With the rare exception of those like Lucy Bullock, whose heart and dreams were too large for anything but the entirety of the world, sometime during their lives, the children come back. After years of wandering the world, their houses guide them back home in their sleep. When they wake up and recognize the streets around them, they cry. They understand that although the world is big, a home is hard to find. They crave for an anchor after drifting lost at sea. Their longing becomes so deep that their houses cannot ignore them. When they wake up, the first thing they do is go to the furniture store and stuff their house with dressers and tables they don’t need. Their parents think they are dreaming when they see their children. In a way, they are. The children spend the next few months, sometimes years, watching movies with their parents and eating their mother’s blueberry pancakes.
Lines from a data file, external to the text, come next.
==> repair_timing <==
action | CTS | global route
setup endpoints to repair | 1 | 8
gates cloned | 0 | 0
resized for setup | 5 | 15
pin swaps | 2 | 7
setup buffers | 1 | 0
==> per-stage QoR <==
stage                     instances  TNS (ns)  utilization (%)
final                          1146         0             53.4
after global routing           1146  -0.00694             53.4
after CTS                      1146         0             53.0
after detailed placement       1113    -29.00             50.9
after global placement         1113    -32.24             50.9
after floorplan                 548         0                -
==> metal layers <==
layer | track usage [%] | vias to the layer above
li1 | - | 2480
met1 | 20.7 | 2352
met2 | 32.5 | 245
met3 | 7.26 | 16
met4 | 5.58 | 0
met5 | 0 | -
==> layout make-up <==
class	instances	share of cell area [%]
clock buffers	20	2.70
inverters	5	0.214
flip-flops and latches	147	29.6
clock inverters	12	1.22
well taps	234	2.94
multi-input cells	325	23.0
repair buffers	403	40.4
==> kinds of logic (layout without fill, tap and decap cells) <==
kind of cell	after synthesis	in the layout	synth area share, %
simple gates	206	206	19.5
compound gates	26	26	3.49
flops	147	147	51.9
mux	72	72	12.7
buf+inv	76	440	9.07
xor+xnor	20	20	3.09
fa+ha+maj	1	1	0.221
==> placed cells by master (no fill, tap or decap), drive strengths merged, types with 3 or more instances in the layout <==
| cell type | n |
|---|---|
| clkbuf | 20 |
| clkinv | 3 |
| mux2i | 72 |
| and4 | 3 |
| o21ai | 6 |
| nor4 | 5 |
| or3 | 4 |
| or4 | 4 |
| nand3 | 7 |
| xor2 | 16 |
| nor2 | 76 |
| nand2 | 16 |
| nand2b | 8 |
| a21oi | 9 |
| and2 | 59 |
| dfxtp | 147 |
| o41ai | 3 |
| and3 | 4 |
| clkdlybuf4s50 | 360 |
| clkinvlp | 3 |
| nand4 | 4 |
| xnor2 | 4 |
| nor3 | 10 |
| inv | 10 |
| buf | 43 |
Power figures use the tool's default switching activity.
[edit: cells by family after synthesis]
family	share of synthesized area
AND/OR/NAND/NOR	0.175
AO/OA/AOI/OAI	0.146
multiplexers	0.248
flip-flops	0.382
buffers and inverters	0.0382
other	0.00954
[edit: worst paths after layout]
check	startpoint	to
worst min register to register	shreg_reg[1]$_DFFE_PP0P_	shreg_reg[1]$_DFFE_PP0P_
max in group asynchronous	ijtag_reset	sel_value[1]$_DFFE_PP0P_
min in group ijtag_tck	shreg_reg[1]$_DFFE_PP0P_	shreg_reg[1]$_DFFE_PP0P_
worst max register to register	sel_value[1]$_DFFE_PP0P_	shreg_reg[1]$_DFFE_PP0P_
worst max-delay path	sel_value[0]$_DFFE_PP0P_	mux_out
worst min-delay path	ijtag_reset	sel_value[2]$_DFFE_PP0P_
===== config.mk =====
export PLATFORM = sky130hd
export DESIGN_NAME = demux_stream
export DESIGN_NICKNAME = d
export VERILOG_FILES = /design/src/rtl/demux_pkg.sv /design/src/rtl/demux_fifo.sv /design/src/rtl/demux_stream.sv
export SDC_FILE = /design/constraint.sdc
export NUM_CORES = 1
export LEC_CHECK = 0
export CAP_MARGIN = 20
export CORE_MARGIN = 1.5
export CORE_UTILIZATION = 56
export DETAILED_ROUTE_END_ITERATION = 16
export PLACE_DENSITY = 0.78
export SLEW_MARGIN = 20
export SYNTH_ARGS = -nofsm -noshare
export SYNTH_HDL_FRONTEND = slang
export SYNTH_SLANG_ARGS = --single-unit

===== constraint.sdc =====
create_clock -name clk -period 8.13 [get_ports clk]
set_input_delay 2.0325 -clock clk [delete_from_list [all_inputs] [get_ports clk]]
set_output_delay 2.0325 -clock clk [all_outputs]
set_load 0.01 [all_outputs]
## src/rtl/cpu_seq_pkg.sv

```systemverilog
// Shared definitions for the multi-cycle RV32I sequencer: state encodings,
// major-opcode constants (instr[6:2]) and trap-cause codes.
package cpu_seq_pkg;

  typedef enum logic [2:0] {
    ST_FETCH  = 3'd0,
    ST_DECODE = 3'd1,
    ST_EXEC   = 3'd2,
    ST_MEM    = 3'd3,
    ST_WB     = 3'd4,
    ST_TRAP   = 3'd7
  } state_t;

  localparam logic [4:0] OP_LUI    = 5'b01101;
  localparam logic [4:0] OP_AUIPC  = 5'b00101;
  localparam logic [4:0] OP_JAL    = 5'b11011;
  localparam logic [4:0] OP_JALR   = 5'b11001;
  localparam logic [4:0] OP_BRANCH = 5'b11000;
  localparam logic [4:0] OP_LOAD   = 5'b00000;
  localparam logic [4:0] OP_STORE  = 5'b01000;
  localparam logic [4:0] OP_OPIMM  = 5'b00100;
  localparam logic [4:0] OP_OP     = 5'b01100;

  localparam logic [1:0] CAUSE_NONE    = 2'd0;
  localparam logic [1:0] CAUSE_ILLEGAL = 2'd1;
  localparam logic [1:0] CAUSE_IMEM_TO = 2'd2;
  localparam logic [1:0] CAUSE_DMEM_TO = 2'd3;

  // True for the nine major opcodes this core executes.
  function automatic logic is_legal_op(input logic [4:0] op);
    logic ok;
    ok = 1'b0;
    case (op)
      OP_LUI, OP_AUIPC, OP_JAL, OP_JALR, OP_BRANCH,
      OP_LOAD, OP_STORE, OP_OPIMM, OP_OP: ok = 1'b1;
      default: ok = 1'b0;
    endcase
    return ok;
  endfunction

endpackage

```

## src/rtl/cpu_seq_ctrl_wdog.sv

```systemverilog
// Memory-wait watchdog: a clearable, saturating 16-bit cycle counter.
// expire fires in the cycle where one more un-acked wait would reach TIMEOUT.
import cpu_seq_pkg::*;

module seq_wdog #(
  parameter int TIMEOUT = 255
) (
  input  logic clk,
  input  logic rst,
  input  logic clr,
  input  logic inc,
  output logic expire
);

  localparam logic [15:0] LIMIT = 16'(TIMEOUT - 1);

  logic [15:0] cnt_q;

  // Count waiting cycles; clear on reset or whenever the owner changes state.
  always_ff @(posedge clk) begin
    if (rst || clr) begin
      cnt_q <= '0;
    end else if (inc && (cnt_q != 16'hFFFF)) begin
      cnt_q <= cnt_q + 16'd1;
    end
  end

  assign expire = inc && (cnt_q >= LIMIT);

endmodule

```

## src/rtl/cpu_seq_ctrl.sv

```systemverilog
// Multi-cycle sequencer: FETCH -> DECODE -> EXEC -> [MEM] -> [WB] -> FETCH.
// Owns the imem/dmem request handshakes, the ir/pc/rf write-enable pulses,
// trap detection and the instret/cycles counters.
//
// Handshake: a request (imem_req in FETCH, dmem_req in MEM) is held high
// every cycle until the matching ack is seen in the same cycle; the request
// drops the cycle after the ack. Acks seen while no request is up are ignored.
import cpu_seq_pkg::*;

module cpu_seq_ctrl #(
  parameter int CNT_W   = 32,
  parameter int TIMEOUT = 255
) (
  input  logic             clk,
  input  logic             rst,
  output logic             imem_req,
  input  logic             imem_ack,
  output logic             dmem_req,
  output logic             dmem_we,
  input  logic             dmem_ack,
  input  logic [4:0]       dec_op,
  input  logic             dec_regwr,
  input  logic             dec_memtoreg,
  input  logic             dec_memwr,
  output logic             ir_we,
  output logic             pc_we,
  output logic             rf_we,
  output logic             trap,
  output logic [1:0]       trap_cause,
  output logic [2:0]       state,
  output logic [CNT_W-1:0] instret,
  output logic [CNT_W-1:0] cycles
);

  state_t           state_q, state_d;
  logic             retire;
  logic [1:0]       cause_d;
  logic [1:0]       cause_q;
  logic             ir_we_q, pc_we_q, rf_we_q;
  logic [CNT_W-1:0] instret_q, cycles_q;
  logic             wdog_inc, wdog_clr, wdog_expire;

  // Waits are counted only while a request is outstanding and unanswered.
  assign wdog_inc = ((state_q == ST_FETCH) && !imem_ack) ||
                    ((state_q == ST_MEM)   && !dmem_ack);
  assign wdog_clr = (state_d != state_q);

  seq_wdog #(.TIMEOUT(TIMEOUT)) u_wdog (
    .clk    (clk),
    .rst    (rst),
    .clr    (wdog_clr),
    .inc    (wdog_inc),
    .expire (wdog_expire)
  );

  // State register.
  always_ff @(posedge clk) begin
    if (rst) begin
      state_q <= ST_FETCH;
    end else begin
      state_q <= state_d;
    end
  end

  // Next-state logic; an ack always beats a watchdog expiry in the same cycle.
  always_comb begin
    state_d = state_q;
    retire  = 1'b0;
    cause_d = CAUSE_NONE;
    case (state_q)
      ST_FETCH: begin
        if (imem_ack) begin
          state_d = ST_DECODE;
        end else if (wdog_expire) begin
          state_d = ST_TRAP;
          cause_d = CAUSE_IMEM_TO;
        end
      end
      ST_DECODE: begin
        if (is_legal_op(dec_op)) begin
          state_d = ST_EXEC;
        end else begin
          state_d = ST_TRAP;
          cause_d = CAUSE_ILLEGAL;
        end
      end
      ST_EXEC: begin
        if (dec_memtoreg || dec_memwr) begin
          state_d = ST_MEM;
        end else if (dec_regwr) begin
          state_d = ST_WB;
        end else begin
          state_d = ST_FETCH;
          retire  = 1'b1;
        end
      end
      ST_MEM: begin
        if (dmem_ack) begin
          if (dec_memwr) begin
            state_d = ST_FETCH;
            retire  = 1'b1;
          end else begin
            state_d = ST_WB;
          end
        end else if (wdog_expire) begin
          state_d = ST_TRAP;
          cause_d = CAUSE_DMEM_TO;
        end
      end
      ST_WB: begin
        state_d = ST_FETCH;
        retire  = 1'b1;
      end
      ST_TRAP: state_d = ST_TRAP;
      default: state_d = ST_FETCH;
    endcase
  end

  // One-cycle write-enable pulses, registered from the transition that
  // causes them: ir_we lands in DECODE, rf_we/pc_we together in WB, and the
  // pc_we of a branch or store lands in the following FETCH cycle.
  always_ff @(posedge clk) begin
    if (rst) begin
      ir_we_q <= 1'b0;
      pc_we_q <= 1'b0;
      rf_we_q <= 1'b0;
    end else begin
      ir_we_q <= (state_q == ST_FETCH) && imem_ack;
      rf_we_q <= (state_d == ST_WB);
      pc_we_q <= (state_d == ST_WB) || (retire && (state_q != ST_WB));
    end
  end

  // Trap cause is captured once on entry and held until reset.
  always_ff @(posedge clk) begin
    if (rst) begin
      cause_q <= CAUSE_NONE;
    end else if ((state_q != ST_TRAP) && (state_d == ST_TRAP)) begin
      cause_q <= cause_d;
    end
  end

  // Performance counters, both free-running modulo 2^CNT_W.
  always_ff @(posedge clk) begin
    if (rst) begin
      instret_q <= '0;
      cycles_q  <= '0;
    end else begin
      if (retire) begin
        instret_q <= instret_q + CNT_W'(1);
      end
      if (state_q != ST_TRAP) begin
        cycles_q <= cycles_q + CNT_W'(1);
      end
    end
  end

  assign imem_req   = (state_q == ST_FETCH) && !rst;
  assign dmem_req   = (state_q == ST_MEM) && !rst;
  assign dmem_we    = (state_q == ST_MEM) && dec_memwr && !rst;
  assign ir_we      = ir_we_q && !rst;
  assign pc_we      = pc_we_q && !rst;
  assign rf_we      = rf_we_q && !rst;
  assign trap       = (state_q == ST_TRAP);
  assign trap_cause = cause_q;
  assign state      = state_q;
  assign instret    = instret_q;
  assign cycles     = cycles_q;

endmodule
```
But eventually the spirit of Lucy seizes them again, and they take flight.

***

From the ash-gray look in their eyes, you can tell which men and women have lost their children to the sky. They search the clouds every morning, hoping to see a familiar house. With each passing year, they wonder if their children are Lucy Bullocks, never looking back and destined to disappear into darkness. They look out the window and try to imagine what their children are seeing worlds away from them. They try to send their warmth across the seas. But most all, they wait so that their children can find the home that they remember.